Ultimately, the Church controlled schools, hospitals and social policy as in Quebec. She was the force sustaining 'survival'. The only element she did not control was related to the source of the work, even if she was in collusion with English-speaking employers. I therefore ask myself two question, what would be the current situation of Franco-Americans if the clergy in New England had not been suddenly controlled by the Irish ecclesiastical hierarchy after 1929? And, we're the French Canadians having a better quality of life and happiness, following without question their elite?
The proximity of Quebec and the gradual and continuous influx of newcomers to the United States until 1930 were decisive factors in the success of "survival" and the well-being of French speakers in the Northeastern United States. This proximity created the hope of a possible return to the native land for recent immigrants and gave a surprising force to the values instilled by their parents in the generations that followed. Even-though the vast majority did not seek American citizenship, ultimately, very few returned to live permanently in Québec.

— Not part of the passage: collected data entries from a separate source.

Source: an optimization exercise on an open RTL-to-GDS flow (aim: small area, a short achievable clock period and few clock cycles per item). Production flows keep margins and buffers that such runs may drop. The RTL was checked by simulation tests, not by an equivalence proof against the original design.

## r4_butterfly
module r4_butterfly (
    input  wire        clk,
    input  wire        rst,
    input  wire        in_valid,
    output wire        in_ready,
    input  wire [1:0]  in_kind,
    input  wire        in_dir,
    input  wire [31:0] in_a,
    input  wire [31:0] in_b,
    input  wire [31:0] in_c,
    input  wire [31:0] in_d,
    input  wire [31:0] in_w1,
    input  wire [31:0] in_w2,
    input  wire [31:0] in_w3,
    output reg         out_valid,
    output reg  [31:0] out_o0,
    output reg  [31:0] out_o1,
    output reg  [31:0] out_o2,
    output reg  [31:0] out_o3
);
Size: ~13,000 cells after synthesis, roughly 120,000 sq um of cells after synthesis.
clock: 12.0 ns
lec_check: 0
cap_margin: 20
core_margin: 2
core_utilization: 50
place_density: 0.6
slew_margin: 20
run.sh (not shown) runs the stock make flow with config.mk's settings and CLKGATE_MAP_FILE= SYNTH_SCRIPT=/design/flow/synth_recipe.tcl, a recipe that flattens the netlist after the stock synthesis.
Testbench counts at the start, summed over its fixed seeds: cycles 4,128, items 4,096.
Next try:
==> flow/flow/run.sh (new file) <==
#!/bin/bash
# The standard layout (standard.sh: the standard flow's synthesis and ORFS flow), with timing
# repair aiming for more setup slack than the default, and without gate cloning.
set -euo pipefail
bash standard.sh SETUP_SLACK_MARGIN=7.3 SKIP_GATE_CLONING=1 finish > orfs_flow.log 2>&1
==> flow/standard.sh (new file) <==
#!/bin/bash
# synth_recipe.tcl (not shown) runs the flow's synth.tcl, then flattens the netlist and writes it again
# the make line also repeats each setting of config.mk as NAME=value (left out here)
make -C /OpenROAD-flow-scripts/flow DESIGN_CONFIG=/design/flow/config.mk WORK_HOME=/design/flow/orfs CLKGATE_MAP_FILE= SYNTH_SCRIPT=/design/flow/synth_recipe.tcl "${@:-finish}"
removed: flow/run.sh
Effect: Sequential share of layout area fell by 0.51 points. Synthesized cell count stays the same. Die area does not change. Core utilization rose by 1.5 points. Clock-buffer cell count rose by 5. Maximum frequency rose by 40%. Via count rose by about 1.7%.

---

Setup of job 2988:
Another version of the RTL of r4_butterfly (not shown whole).
Size: about 13,000 cells after synthesis, roughly 1,100 flip-flops, ~360 I/O pins.
## r4_butterfly
module r4_butterfly (
    input  wire        clk,
    input  wire        rst,
    input  wire        in_valid,
    output wire        in_ready,
    input  wire [1:0]  in_kind,
    input  wire        in_dir,
    input  wire [31:0] in_a,
    input  wire [31:0] in_b,
    input  wire [31:0] in_c,
    input  wire [31:0] in_d,
    input  wire [31:0] in_w1,
    input  wire [31:0] in_w2,
    input  wire [31:0] in_w3,
    output reg         out_valid,
    output reg  [31:0] out_o0,
    output reg  [31:0] out_o1,
    output reg  [31:0] out_o2,
    output reg  [31:0] out_o3
);
export LEC_CHECK = 0
export CAP_MARGIN = 20
export CORE_MARGIN = 2
export CORE_UTILIZATION = 55
export PLACE_DENSITY = 0.62
export SLEW_MARGIN = 20
create_clock -name core_clock -period 12.0 [get_ports {clk}]
standard.sh (not shown) runs the stock make flow with config.mk's settings and CLKGATE_MAP_FILE= SYNTH_SCRIPT=/design/flow/synth_recipe.tcl, a recipe that flattens the netlist after the stock synthesis.
==> flow/flow/run.sh <==
#!/bin/bash
# The standard layout (standard.sh: the standard flow's synthesis and ORFS flow), with
#  - timing repair aiming for more setup slack than the default,
#  - no gate cloning,
#  - port buffers of type buf_2 (resized later by repair like any other cell).
set -euo pipefail
bash standard.sh SETUP_SLACK_MARGIN=7.6 SKIP_GATE_CLONING=1 \
  "BUFFER_PORTS_ARGS=-buffer_cell sky130_fd_sc_hd__buf_2" finish > orfs_flow.log 2>&1
Testbench counts of job 2988, summed over its fixed seeds: cycles 4,128, items 4,096.
Inputs modified between job 2988 and job 7244:
- changing CORE_UTILIZATION from 55 to 62
- changing PLACE_DENSITY from 0.62 to 0.68
--- a/flow/flow/run.sh
+++ b/flow/flow/run.sh
@@ -5,4 +5,4 @@
 #  - port buffers of type buf_2 (resized later by repair like any other cell).
 set -euo pipefail
-bash standard.sh SETUP_SLACK_MARGIN=7.6 SKIP_GATE_CLONING=1 \
+bash standard.sh SETUP_SLACK_MARGIN=7.5 SKIP_GATE_CLONING=1 \
   "BUFFER_PORTS_ARGS=-buffer_cell sky130_fd_sc_hd__buf_2" finish > orfs_flow.log 2>&1
### Flow results
Per the comparison of job 7244 with job 2988, routed wire length dropped 6.6%, count of clock-net buffers in the final layout dropped 9, highest clock rate dropped 0.43%, area added between synthesis and finish dropped 4.4 points, die area dropped 0.024 sq mm. Cell area, job 2988 and job 7244: smaller value in job 7244. Diff job 2988 -> job 7244: smallest setup slack after layout saw a decrease. In terms of number of enable flip-flop cells after synthesis, job 7244 and job 2988 differ only marginally. Job 7244 against job 2988: total global-route track usage rose 3.0 points.

-- separate check: timing with driven ports --
The flow's constraints put no driver on any port. The routed layouts listed below were extracted and timed again, unchanged, in two steps. Step 1 sets driving cells, clkbuf_16 on the clock port and buf_2 on the other inputs (assumed; they add their load-dependent delay and slew). Step 2, shift: input delay + t, output delay - t, t = (earliest + latest rising clock arrival at the registers) / 2. This alone moves slack from input paths to output paths. Three values: ideal, step 1, step 2; two values: the first two.
| run | t (ns) | setup slack, ns | worst setup path at the end | worst data-port slew with drivers (ns) |
|---|---|---|---|---|
| the first run of note 1 | 0.939 | 5.272 / 5.343 / 4.404 | input to register | 0.15 |
| the second run of note 1 | 0.923 | 7.179 / 7.195 / 6.272 | input to register | 0.07 |
| job 2988 | 0.899 | 7.506 / 7.541 / 6.642 | input to register | 0.10 |
| job 7244 | 0.883 | 7.486 / 7.482 / 6.599 | input to register | 0.12 |
After both steps every run listed still meets setup and hold. The setup slack of the second run of note 1, which loses most, moves by +0.016 ns with the drivers and by -0.907 ns with both steps.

Claire Quintal summarize the view on many historians, when she writes: “French has obviously never been a necessity in the United States, its preservation is a surprising social phenomenon” (Quintal, p 568).
For that reason, several questions remain for the moment unanswered. The major problem encountered was that the documents on the period between 1840 and 1880 dwell on the poor living conditions of the Franco-Americans. While thereafter, the texts give too much importance to industrial and cultural advancement and forget the people. Trigger is right when he writes: “The written records of a society tell us more about the mentality of its upper classes than on that of the peasants and illiterate workers who form the mass of its population” (Trigger, p. 237). More in-depth comparison work between different coexisting ethnic groups that would look at their social, cultural and economic evolutions would allow us to draw interesting conclusions that would perhaps modify our understanding of history...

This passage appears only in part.